**The task:** Some entries follow. Reproduce exactly the lines starting at the one with "export VERILOG_FILES = /design/src/rtl/tick_gen.sv" and stopping after the one with "set_input_delay 0.58 -clock".

**Material shown:**

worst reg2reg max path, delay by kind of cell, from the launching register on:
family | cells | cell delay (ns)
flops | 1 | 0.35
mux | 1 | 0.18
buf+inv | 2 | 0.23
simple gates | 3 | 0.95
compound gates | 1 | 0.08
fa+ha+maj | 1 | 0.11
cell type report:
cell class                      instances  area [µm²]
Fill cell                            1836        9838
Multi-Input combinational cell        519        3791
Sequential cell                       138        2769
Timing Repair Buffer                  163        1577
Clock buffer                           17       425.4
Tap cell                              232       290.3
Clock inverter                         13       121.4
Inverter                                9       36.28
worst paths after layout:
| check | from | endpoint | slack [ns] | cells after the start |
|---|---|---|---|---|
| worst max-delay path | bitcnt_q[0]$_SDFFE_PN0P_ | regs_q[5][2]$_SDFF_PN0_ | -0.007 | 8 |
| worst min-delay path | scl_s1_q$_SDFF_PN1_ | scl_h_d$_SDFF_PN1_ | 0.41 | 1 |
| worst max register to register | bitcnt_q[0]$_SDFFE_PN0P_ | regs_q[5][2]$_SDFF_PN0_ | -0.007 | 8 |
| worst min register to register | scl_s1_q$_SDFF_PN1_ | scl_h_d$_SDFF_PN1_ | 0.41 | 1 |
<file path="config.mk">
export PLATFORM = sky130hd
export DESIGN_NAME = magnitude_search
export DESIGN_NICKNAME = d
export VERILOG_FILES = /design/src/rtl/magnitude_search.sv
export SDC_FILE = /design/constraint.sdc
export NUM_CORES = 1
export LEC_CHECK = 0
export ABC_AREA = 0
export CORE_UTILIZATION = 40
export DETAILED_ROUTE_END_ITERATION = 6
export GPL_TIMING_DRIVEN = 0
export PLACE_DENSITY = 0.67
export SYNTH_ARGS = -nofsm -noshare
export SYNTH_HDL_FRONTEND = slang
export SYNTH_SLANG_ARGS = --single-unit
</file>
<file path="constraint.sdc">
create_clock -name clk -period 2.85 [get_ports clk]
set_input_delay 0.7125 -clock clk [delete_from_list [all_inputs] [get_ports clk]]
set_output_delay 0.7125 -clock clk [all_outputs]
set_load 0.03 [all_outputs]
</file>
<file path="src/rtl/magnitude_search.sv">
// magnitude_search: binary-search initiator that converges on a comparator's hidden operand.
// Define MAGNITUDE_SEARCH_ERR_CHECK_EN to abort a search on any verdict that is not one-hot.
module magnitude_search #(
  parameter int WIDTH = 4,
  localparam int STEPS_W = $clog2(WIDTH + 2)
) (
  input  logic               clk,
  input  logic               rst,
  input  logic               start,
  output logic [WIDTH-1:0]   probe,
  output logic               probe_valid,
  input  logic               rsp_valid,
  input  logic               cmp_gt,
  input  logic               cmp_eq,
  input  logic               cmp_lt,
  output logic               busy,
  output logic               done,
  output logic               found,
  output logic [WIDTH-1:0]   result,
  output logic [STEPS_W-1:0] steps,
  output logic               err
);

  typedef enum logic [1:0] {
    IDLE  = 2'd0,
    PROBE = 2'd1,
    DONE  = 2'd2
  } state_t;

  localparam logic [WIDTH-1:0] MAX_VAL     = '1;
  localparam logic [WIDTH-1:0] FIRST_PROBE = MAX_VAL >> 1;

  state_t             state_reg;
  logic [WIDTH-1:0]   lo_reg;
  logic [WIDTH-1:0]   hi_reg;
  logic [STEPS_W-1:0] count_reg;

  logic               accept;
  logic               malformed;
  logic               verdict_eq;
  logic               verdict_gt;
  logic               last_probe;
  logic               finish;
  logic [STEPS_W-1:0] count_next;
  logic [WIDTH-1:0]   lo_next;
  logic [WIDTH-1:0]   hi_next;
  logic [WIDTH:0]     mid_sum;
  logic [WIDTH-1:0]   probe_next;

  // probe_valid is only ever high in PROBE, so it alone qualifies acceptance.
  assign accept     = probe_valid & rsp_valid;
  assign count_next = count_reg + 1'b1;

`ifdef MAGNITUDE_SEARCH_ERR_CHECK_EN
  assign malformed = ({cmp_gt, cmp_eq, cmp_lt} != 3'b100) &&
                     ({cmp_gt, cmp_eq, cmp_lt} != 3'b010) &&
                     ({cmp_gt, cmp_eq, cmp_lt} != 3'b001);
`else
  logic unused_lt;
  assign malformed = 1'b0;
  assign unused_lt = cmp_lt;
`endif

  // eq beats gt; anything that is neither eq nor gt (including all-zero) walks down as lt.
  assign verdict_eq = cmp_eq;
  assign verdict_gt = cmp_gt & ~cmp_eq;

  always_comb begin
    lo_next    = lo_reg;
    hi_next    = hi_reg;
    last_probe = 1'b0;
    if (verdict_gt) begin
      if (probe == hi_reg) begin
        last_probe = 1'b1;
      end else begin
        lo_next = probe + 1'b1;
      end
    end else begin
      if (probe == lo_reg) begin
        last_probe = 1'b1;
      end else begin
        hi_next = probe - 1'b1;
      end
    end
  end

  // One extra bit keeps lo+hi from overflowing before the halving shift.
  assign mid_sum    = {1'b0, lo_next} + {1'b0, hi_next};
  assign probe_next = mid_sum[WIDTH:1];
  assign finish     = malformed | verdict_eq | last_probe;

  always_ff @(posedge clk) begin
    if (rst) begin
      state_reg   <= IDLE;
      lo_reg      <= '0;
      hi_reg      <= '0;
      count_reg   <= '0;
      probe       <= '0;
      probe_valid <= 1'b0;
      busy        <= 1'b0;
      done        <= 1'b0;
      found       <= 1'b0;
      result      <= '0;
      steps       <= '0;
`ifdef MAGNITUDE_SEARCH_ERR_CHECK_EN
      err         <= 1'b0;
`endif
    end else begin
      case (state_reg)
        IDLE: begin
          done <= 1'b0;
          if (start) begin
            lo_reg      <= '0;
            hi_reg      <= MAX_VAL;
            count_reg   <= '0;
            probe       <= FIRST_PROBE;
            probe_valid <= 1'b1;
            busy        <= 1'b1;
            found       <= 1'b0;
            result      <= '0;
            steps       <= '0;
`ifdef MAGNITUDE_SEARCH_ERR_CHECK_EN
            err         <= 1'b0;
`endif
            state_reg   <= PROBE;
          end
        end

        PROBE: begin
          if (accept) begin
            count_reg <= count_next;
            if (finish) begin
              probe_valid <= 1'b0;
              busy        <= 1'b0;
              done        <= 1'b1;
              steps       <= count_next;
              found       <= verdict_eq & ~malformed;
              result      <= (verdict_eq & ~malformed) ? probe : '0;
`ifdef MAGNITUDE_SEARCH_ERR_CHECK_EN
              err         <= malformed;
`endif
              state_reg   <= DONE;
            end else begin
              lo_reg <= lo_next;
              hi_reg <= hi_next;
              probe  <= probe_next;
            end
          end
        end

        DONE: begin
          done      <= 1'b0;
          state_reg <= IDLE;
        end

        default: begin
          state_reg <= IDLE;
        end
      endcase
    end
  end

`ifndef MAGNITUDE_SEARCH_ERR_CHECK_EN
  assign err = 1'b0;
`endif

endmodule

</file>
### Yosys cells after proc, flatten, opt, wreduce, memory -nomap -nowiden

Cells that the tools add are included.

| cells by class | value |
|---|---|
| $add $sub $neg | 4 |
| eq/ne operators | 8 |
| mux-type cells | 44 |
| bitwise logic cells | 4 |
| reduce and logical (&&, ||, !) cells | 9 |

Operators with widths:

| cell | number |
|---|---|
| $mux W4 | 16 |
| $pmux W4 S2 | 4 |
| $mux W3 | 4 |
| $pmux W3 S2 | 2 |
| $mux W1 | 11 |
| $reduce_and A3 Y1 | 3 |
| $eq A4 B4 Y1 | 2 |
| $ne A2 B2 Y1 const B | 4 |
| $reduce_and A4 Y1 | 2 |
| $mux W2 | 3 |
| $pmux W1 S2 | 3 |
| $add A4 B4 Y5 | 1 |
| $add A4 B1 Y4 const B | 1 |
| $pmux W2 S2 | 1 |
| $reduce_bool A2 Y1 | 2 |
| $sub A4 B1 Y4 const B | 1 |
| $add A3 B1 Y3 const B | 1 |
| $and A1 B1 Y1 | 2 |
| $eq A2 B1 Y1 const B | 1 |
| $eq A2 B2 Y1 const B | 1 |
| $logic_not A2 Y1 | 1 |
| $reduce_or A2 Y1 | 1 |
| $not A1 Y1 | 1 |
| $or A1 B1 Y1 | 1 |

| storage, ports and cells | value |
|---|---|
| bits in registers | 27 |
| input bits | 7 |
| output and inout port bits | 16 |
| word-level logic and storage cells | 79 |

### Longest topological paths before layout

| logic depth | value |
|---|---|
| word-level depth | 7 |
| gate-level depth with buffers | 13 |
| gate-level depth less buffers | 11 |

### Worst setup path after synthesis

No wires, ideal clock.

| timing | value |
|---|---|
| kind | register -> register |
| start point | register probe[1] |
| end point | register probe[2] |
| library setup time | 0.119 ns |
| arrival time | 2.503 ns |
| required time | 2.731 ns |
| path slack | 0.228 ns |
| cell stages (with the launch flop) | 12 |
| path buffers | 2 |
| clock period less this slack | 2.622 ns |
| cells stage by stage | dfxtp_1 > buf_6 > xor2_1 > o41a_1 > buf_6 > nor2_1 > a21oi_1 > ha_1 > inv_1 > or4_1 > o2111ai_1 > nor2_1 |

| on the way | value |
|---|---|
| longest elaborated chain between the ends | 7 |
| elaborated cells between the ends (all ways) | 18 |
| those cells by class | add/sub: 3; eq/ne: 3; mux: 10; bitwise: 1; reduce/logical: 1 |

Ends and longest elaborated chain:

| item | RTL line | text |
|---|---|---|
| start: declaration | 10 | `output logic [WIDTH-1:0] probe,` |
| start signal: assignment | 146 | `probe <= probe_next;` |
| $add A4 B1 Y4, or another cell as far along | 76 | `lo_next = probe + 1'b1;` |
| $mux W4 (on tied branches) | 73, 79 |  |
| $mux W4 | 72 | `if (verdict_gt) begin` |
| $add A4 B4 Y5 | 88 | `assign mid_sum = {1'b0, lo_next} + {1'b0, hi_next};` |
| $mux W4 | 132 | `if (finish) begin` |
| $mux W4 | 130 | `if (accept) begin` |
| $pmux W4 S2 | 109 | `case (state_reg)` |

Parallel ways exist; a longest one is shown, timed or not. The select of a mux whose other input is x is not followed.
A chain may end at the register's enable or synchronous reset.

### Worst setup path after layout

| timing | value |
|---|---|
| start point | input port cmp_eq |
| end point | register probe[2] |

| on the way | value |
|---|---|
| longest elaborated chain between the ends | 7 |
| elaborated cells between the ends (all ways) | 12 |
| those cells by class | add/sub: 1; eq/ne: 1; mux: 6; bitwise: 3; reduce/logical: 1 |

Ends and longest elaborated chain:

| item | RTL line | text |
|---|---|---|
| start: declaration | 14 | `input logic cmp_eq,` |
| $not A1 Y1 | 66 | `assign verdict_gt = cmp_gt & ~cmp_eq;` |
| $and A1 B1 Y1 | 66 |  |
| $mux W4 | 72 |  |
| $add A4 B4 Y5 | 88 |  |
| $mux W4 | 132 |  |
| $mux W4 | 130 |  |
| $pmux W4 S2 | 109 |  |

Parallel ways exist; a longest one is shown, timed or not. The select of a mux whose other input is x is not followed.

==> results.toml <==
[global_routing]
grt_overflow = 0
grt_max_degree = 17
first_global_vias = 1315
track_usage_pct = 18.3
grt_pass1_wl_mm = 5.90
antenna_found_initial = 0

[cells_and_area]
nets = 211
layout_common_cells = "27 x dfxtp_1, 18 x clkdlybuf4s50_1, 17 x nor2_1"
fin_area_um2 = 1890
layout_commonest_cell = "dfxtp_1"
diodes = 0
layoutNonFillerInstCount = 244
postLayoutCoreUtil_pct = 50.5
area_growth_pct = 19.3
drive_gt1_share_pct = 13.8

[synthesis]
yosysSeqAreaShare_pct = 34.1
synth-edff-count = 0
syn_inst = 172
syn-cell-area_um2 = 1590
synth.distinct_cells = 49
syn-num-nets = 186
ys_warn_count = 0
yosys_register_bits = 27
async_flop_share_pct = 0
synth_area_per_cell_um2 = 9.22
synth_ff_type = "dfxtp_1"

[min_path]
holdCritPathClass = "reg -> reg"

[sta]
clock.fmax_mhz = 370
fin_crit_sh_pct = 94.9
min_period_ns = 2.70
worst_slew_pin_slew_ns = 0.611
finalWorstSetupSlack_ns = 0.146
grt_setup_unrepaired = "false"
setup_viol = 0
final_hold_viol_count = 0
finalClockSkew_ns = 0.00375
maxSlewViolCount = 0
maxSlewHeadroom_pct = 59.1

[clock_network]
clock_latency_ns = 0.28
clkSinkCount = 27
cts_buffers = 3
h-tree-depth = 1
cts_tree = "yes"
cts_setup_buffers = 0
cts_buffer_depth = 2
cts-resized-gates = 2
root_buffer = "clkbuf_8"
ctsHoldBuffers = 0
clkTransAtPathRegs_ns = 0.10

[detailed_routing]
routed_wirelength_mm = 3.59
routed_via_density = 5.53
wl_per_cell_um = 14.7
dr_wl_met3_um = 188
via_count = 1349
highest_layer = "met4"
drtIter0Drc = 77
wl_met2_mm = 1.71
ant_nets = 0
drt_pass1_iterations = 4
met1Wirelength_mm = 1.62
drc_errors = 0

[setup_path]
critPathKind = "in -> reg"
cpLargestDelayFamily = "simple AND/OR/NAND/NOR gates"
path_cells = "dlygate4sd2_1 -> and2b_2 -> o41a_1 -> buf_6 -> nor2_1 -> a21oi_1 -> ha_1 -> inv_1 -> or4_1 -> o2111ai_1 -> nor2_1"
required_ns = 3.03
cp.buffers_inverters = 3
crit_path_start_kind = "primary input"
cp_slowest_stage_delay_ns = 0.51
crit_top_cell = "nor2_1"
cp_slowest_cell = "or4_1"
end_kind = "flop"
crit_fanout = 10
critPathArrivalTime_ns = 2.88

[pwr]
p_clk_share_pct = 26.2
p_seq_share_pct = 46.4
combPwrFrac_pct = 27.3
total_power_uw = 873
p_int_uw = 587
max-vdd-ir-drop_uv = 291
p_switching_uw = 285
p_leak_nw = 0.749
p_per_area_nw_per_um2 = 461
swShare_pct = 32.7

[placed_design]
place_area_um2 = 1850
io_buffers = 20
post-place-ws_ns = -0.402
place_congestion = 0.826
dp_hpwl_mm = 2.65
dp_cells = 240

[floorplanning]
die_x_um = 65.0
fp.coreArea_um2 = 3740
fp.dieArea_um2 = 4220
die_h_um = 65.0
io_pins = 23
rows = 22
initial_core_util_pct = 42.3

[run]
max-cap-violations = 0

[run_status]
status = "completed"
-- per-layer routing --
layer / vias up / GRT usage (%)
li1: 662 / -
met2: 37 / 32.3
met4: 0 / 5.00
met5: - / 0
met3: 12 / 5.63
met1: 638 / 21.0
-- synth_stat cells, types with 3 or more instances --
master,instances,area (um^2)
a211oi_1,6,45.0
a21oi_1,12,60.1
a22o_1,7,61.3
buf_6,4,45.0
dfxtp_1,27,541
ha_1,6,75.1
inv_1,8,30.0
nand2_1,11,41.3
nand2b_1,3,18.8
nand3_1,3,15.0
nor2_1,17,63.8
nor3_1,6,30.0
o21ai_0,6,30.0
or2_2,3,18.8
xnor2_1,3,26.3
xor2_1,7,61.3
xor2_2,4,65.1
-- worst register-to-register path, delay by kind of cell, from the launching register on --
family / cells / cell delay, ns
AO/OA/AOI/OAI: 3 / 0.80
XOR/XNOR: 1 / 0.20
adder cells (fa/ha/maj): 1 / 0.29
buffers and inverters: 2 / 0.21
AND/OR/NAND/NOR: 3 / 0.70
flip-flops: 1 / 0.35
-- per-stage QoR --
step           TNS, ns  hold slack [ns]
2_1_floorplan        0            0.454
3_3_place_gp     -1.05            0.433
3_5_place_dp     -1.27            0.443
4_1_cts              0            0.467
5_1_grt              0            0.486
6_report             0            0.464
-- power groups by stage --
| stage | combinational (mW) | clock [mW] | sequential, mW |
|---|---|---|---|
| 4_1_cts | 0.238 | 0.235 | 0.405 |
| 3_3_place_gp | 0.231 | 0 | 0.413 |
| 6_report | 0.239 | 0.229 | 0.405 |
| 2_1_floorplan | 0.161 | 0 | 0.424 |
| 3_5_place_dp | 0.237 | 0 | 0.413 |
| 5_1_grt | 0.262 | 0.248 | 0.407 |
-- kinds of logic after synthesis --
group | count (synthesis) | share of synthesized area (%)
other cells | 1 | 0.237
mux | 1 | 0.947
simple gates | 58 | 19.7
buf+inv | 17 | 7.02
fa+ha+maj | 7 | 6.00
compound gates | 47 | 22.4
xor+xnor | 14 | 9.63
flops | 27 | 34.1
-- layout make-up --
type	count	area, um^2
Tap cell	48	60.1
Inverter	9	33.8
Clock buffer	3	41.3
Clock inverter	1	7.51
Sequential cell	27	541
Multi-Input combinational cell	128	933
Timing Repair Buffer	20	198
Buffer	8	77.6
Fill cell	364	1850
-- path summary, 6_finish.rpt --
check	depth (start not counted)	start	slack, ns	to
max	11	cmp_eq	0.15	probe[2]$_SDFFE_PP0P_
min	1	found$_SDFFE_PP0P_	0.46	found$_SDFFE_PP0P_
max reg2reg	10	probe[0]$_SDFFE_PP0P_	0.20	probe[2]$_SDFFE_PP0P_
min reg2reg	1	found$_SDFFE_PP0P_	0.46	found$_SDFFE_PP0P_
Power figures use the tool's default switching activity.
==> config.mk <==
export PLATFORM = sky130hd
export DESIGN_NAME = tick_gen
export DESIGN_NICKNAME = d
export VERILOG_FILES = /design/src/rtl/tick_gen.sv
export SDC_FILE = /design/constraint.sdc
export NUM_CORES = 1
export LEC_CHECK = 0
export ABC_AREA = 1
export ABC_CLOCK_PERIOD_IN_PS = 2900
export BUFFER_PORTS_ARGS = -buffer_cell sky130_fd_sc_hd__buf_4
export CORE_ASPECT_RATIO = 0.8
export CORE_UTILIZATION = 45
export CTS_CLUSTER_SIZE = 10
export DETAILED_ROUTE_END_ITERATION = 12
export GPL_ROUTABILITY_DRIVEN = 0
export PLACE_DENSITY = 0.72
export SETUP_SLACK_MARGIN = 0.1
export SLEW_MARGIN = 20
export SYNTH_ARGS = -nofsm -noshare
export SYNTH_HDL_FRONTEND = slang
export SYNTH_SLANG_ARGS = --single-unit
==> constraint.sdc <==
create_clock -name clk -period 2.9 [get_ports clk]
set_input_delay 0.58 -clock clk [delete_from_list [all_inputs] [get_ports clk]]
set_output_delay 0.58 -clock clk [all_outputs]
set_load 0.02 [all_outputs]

**Written response:**
export VERILOG_FILES = /design/src/rtl/tick_gen.sv
export SDC_FILE = /design/constraint.sdc
export NUM_CORES = 1
export LEC_CHECK = 0
export ABC_AREA = 1
export ABC_CLOCK_PERIOD_IN_PS = 2900
export BUFFER_PORTS_ARGS = -buffer_cell sky130_fd_sc_hd__buf_4
export CORE_ASPECT_RATIO = 0.8
export CORE_UTILIZATION = 45
export CTS_CLUSTER_SIZE = 10
export DETAILED_ROUTE_END_ITERATION = 12
export GPL_ROUTABILITY_DRIVEN = 0
export PLACE_DENSITY = 0.72
export SETUP_SLACK_MARGIN = 0.1
export SLEW_MARGIN = 20
export SYNTH_ARGS = -nofsm -noshare
export SYNTH_HDL_FRONTEND = slang
export SYNTH_SLANG_ARGS = --single-unit
==> constraint.sdc <==
create_clock -name clk -period 2.9 [get_ports clk]
set_input_delay 0.58 -clock clk [delete_from_list [all_inputs] [get_ports clk]]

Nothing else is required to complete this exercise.